Comment 2 Pedro Alves 2014-12-16 14:41:52 UTC
I've investigated this some more.

I noticed that the thread's state is not actually TD_THR_ACTIVE just after the thread is joined, before the thread is removed from the thread list, here,
in the code I pasted before:

nptl/pthread_join.c:
pthread_join ()
{
...
  if (__glibc_likely (result == 0))
    {
      /* We mark the thread as terminated and as joined.  */
      pd->tid = -1;
...
     /* Free the TCB.  */
      __free_tcb (pd);
    }


But, I _am_ seeing TD_THR_ACTIVE threads with pd->tid == -1.
Turns out that nothing in __free_tcb clears pd->tid.  So later on, when a new thread reuses the old thread's tcb/stack, the new thread will start out with tid==-1 (reused from the old thread), up until the kernel actually starts the new clone and fills in tid (CLONE_CHILD_SETTID), and it's _that_ thread that has TD_THR_ACTIVE state.  I don't think a new state for when the thread is already listed in the thread list but doesn't have a kernel clone associated yet could help here, as a debugger can always attach between glibc changing the thread state and the kernel filling in the clone's tid.

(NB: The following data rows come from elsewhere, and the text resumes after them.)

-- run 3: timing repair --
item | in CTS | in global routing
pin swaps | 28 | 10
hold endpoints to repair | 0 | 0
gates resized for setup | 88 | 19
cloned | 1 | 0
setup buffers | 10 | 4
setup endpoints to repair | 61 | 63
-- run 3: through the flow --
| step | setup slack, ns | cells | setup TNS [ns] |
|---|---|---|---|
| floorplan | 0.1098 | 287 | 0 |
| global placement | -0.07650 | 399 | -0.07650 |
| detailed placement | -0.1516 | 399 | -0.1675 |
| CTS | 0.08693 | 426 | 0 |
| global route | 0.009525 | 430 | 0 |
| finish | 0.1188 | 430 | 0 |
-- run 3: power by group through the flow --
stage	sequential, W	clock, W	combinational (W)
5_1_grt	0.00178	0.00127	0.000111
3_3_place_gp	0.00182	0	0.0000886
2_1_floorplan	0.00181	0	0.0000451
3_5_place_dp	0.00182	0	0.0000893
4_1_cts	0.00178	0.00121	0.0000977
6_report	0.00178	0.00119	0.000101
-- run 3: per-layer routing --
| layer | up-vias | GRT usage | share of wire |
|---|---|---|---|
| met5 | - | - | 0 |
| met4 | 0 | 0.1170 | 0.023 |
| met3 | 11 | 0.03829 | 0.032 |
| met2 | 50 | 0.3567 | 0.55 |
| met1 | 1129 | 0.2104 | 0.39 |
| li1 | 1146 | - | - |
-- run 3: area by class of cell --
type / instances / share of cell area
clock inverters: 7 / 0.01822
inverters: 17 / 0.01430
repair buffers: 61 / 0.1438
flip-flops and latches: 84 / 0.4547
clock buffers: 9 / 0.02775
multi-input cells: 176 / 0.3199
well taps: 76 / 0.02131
$ cat src/rtl/uart_tx_arbiter.sv
// Shares one UART transmitter among NUM_REQ byte producers. Round-robin
// grant with burst lock, post-reset flush, inter-frame gap and a sticky
// completion watchdog.
module uart_tx_arbiter
  import uart_pkg::*;
#(
  parameter int NUM_REQ      = 4,
  parameter int GAP_CYCLES   = 2,
  parameter int MAX_BURST    = 16,
  parameter int FRAME_CYCLES = FRAME_CYCLES_DEF
) (
  input  logic                       clk,
  input  logic                       rst,
  uart_tx_arbiter_if.slave           bus,
  output logic                       grant_vld,
  output logic [$clog2(NUM_REQ)-1:0] grant_id,
  output logic                       busy,
  output logic                       err_timeout
);

  localparam int IDW = $clog2(NUM_REQ);
  localparam int CW  = $clog2(FRAME_CYCLES + 1);
  localparam int GW  = (GAP_CYCLES < 2) ? 1 : $clog2(GAP_CYCLES);
  localparam int BW  = (MAX_BURST < 1) ? 1 : $clog2(MAX_BURST + 1);

  localparam logic [CW-1:0] FRAME_LAST = CW'(FRAME_CYCLES - 1);
  localparam logic [CW-1:0] CYC_MAX    = {CW{1'b1}};
  localparam logic [GW-1:0] GAP_LAST   = (GAP_CYCLES == 0) ? {GW{1'b0}} : GW'(GAP_CYCLES - 1);
  localparam logic [GW-1:0] GAP_MAX    = {GW{1'b1}};
  localparam logic [BW-1:0] BURST_LIM  = BW'(MAX_BURST);
  localparam logic [BW-1:0] BURST_MAX  = {BW{1'b1}};

  arb_state_e          state_r;
  arb_state_e          state_nxt_s;
  logic [CW-1:0]       cyc_cnt_r;
  logic [GW-1:0]       gap_cnt_r;
  logic [BW-1:0]       burst_cnt_r;
  logic [IDW-1:0]      rr_ptr_r;
  logic [IDW-1:0]      grant_id_r;
  logic                grant_vld_r;
  logic [BYTE_W-1:0]   tx_byte_r;
  logic                tx_start_r;
  logic                last_flag_r;
  logic                err_timeout_r;
  logic                busy_r;
  logic                tx_done_q_r;
  logic [NUM_REQ-1:0]  req_ready_s;
  logic [NUM_REQ-1:0]  arb_gnt_s;
  logic [IDW-1:0]      arb_idx_s;
  logic                arb_any_s;
  logic                done_rise_s;
  logic                sel_valid_s;
  logic                cyc_end_s;
  logic                gap_end_s;
  logic                burst_ok_s;
  logic                keep_lock_s;
  logic [IDW-1:0]      rr_next_s;

  rr_arbiter #(
    .N  (NUM_REQ),
    .IW (IDW)
  ) u_rr (
    .req     (bus.req_valid),
    .ptr     (rr_ptr_r),
    .gnt     (arb_gnt_s),
    .gnt_idx (arb_idx_s),
    .gnt_any (arb_any_s)
  );

  // Only the rising edge of tx_done ends a frame, so its 2-cycle pulse counts once.
  assign done_rise_s = bus.tx_done & ~tx_done_q_r;
  assign sel_valid_s = bus.req_valid[grant_id_r];
  assign cyc_end_s   = (cyc_cnt_r >= FRAME_LAST);
  assign gap_end_s   = (gap_cnt_r >= GAP_LAST);
  assign burst_ok_s  = (MAX_BURST == 0) || (burst_cnt_r < BURST_LIM);
  assign keep_lock_s = ~last_flag_r & burst_ok_s;
  assign rr_next_s   = IDW'(wrap_inc(int'(grant_id_r), NUM_REQ));

  assign bus.req_ready = req_ready_s;
  assign bus.tx_start  = tx_start_r;
  assign bus.tx_byte   = tx_byte_r;
  assign grant_vld     = grant_vld_r;
  assign grant_id      = grant_id_r;
  assign busy          = busy_r;
  assign err_timeout   = err_timeout_r;

  // State register; reset restarts the flush so a frame in flight can finish.
  always_ff @(posedge clk) begin
    if (rst) begin
      state_r <= FLUSH;
    end else begin
      state_r <= state_nxt_s;
    end
  end

  // Next-state selection and the combinational accept strobe.
  always_comb begin
    state_nxt_s = state_r;
    req_ready_s = {NUM_REQ{1'b0}};
    case (state_r)
      FLUSH: begin
        if (cyc_end_s) state_nxt_s = IDLE;
        else           state_nxt_s = FLUSH;
      end
      IDLE: begin
        if (arb_any_s) state_nxt_s = LOAD;
        else           state_nxt_s = IDLE;
      end
      LOAD: begin
        if (sel_valid_s) begin
          req_ready_s[grant_id_r] = 1'b1;
          state_nxt_s             = START;
        end else begin
          state_nxt_s = IDLE;
        end
      end
      START: begin
        state_nxt_s = WAIT;
      end
      WAIT: begin
        if (done_rise_s)    state_nxt_s = GAP;
        else if (cyc_end_s) state_nxt_s = GAP;
        else                state_nxt_s = WAIT;
      end
      GAP: begin
        if (gap_end_s && keep_lock_s) state_nxt_s = LOAD;
        else if (gap_end_s)           state_nxt_s = IDLE;
        else                          state_nxt_s = GAP;
      end
      default: begin
        state_nxt_s = FLUSH;
      end
    endcase
  end

  // Counters, grant bookkeeping, captured byte and registered status outputs.
  always_ff @(posedge clk) begin
    if (rst) begin
      cyc_cnt_r     <= {CW{1'b0}};
      gap_cnt_r     <= {GW{1'b0}};
      burst_cnt_r   <= {BW{1'b0}};
      rr_ptr_r      <= {IDW{1'b0}};
      grant_id_r    <= {IDW{1'b0}};
      grant_vld_r   <= 1'b0;
      tx_byte_r     <= {BYTE_W{1'b0}};
      tx_start_r    <= 1'b0;
      last_flag_r   <= 1'b0;
      err_timeout_r <= 1'b0;
      busy_r        <= 1'b1;
      tx_done_q_r   <= 1'b0;
    end else begin
      tx_done_q_r <= bus.tx_done;
      tx_start_r  <= (state_nxt_s == START);
      busy_r      <= (state_nxt_s != IDLE);
      case (state_r)
        FLUSH: begin
          if (cyc_end_s) cyc_cnt_r <= {CW{1'b0}};
          else if (cyc_cnt_r != CYC_MAX) cyc_cnt_r <= cyc_cnt_r + CW'(1'b1);
        end
        IDLE: begin
          if (arb_any_s) begin
            grant_id_r  <= arb_idx_s;
            grant_vld_r <= 1'b1;
            burst_cnt_r <= {BW{1'b0}};
          end
        end
        LOAD: begin
          if (sel_valid_s) begin
            tx_byte_r   <= bus.req_data[{grant_id_r, 3'b000} +: BYTE_W];
            last_flag_r <= bus.req_last[grant_id_r];
            if (burst_cnt_r != BURST_MAX) burst_cnt_r <= burst_cnt_r + BW'(1'b1);
          end else begin
            grant_vld_r <= 1'b0;
            rr_ptr_r    <= rr_next_s;
          end
        end
        START: begin
          cyc_cnt_r <= {CW{1'b0}};
        end
        WAIT: begin
          if (done_rise_s) begin
            gap_cnt_r <= {GW{1'b0}};
          end else if (cyc_end_s) begin
            err_timeout_r <= 1'b1;
            gap_cnt_r     <= {GW{1'b0}};
          end else if (cyc_cnt_r != CYC_MAX) begin
            cyc_cnt_r <= cyc_cnt_r + CW'(1'b1);
          end
        end
        GAP: begin
          if (gap_end_s) begin
            if (!keep_lock_s) begin
              grant_vld_r <= 1'b0;
              rr_ptr_r    <= rr_next_s;
            end
          end else if (gap_cnt_r != GAP_MAX) begin
            gap_cnt_r <= gap_cnt_r + GW'(1'b1);
          end
        end
        default: begin
          cyc_cnt_r <= {CW{1'b0}};
        end
      endcase
    end
  end

endmodule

This made me wonder what happens if a detached thread's tcb/stack is reused.  Or, if a new stack is allocated for a new thread, instead of reused, and gdb lists threads before the kernel spawns the new clone.  In that case, the thread's tid field starts out as 0.  So I thought that just like GDB can see threads with tid=-1, it should also find them with tid=0 as well.  But, turns out it doesn't, because nptl_db/td_thr_get_info.c:td_thr_get_info has this:

  /* Initialization which are the same in both cases.  */
  infop->ti_ta_p = th->th_ta_p;
  infop->ti_lid = tid == 0 ? ps_getpid (th->th_ta_p->ph) : (uintptr_t) tid;
                  ^^^^^^^^^^^^^^^^^^^^^^^^^^^^^^^^^^^^^^
  infop->ti_traceme = report_events != 0;

Eh.  So ti_lid (same as pd->tid inside the inferior) is never returned as zero.  Instead, for threads that are just being created, GDB is told that their kernel thread ID is the overall thread group id.  But this is wrong.  This can well confuse GDB if it decides to refresh its own thread's state cache (given NPTL's 1:1 model, gdb only keeps track of threads by their kernel ID...)

(I'm guessing that the intent here was that tid == 0 indicates that that this is the main thread and the pthread library isn't fully initialized yet, and so the tgid would be correct.)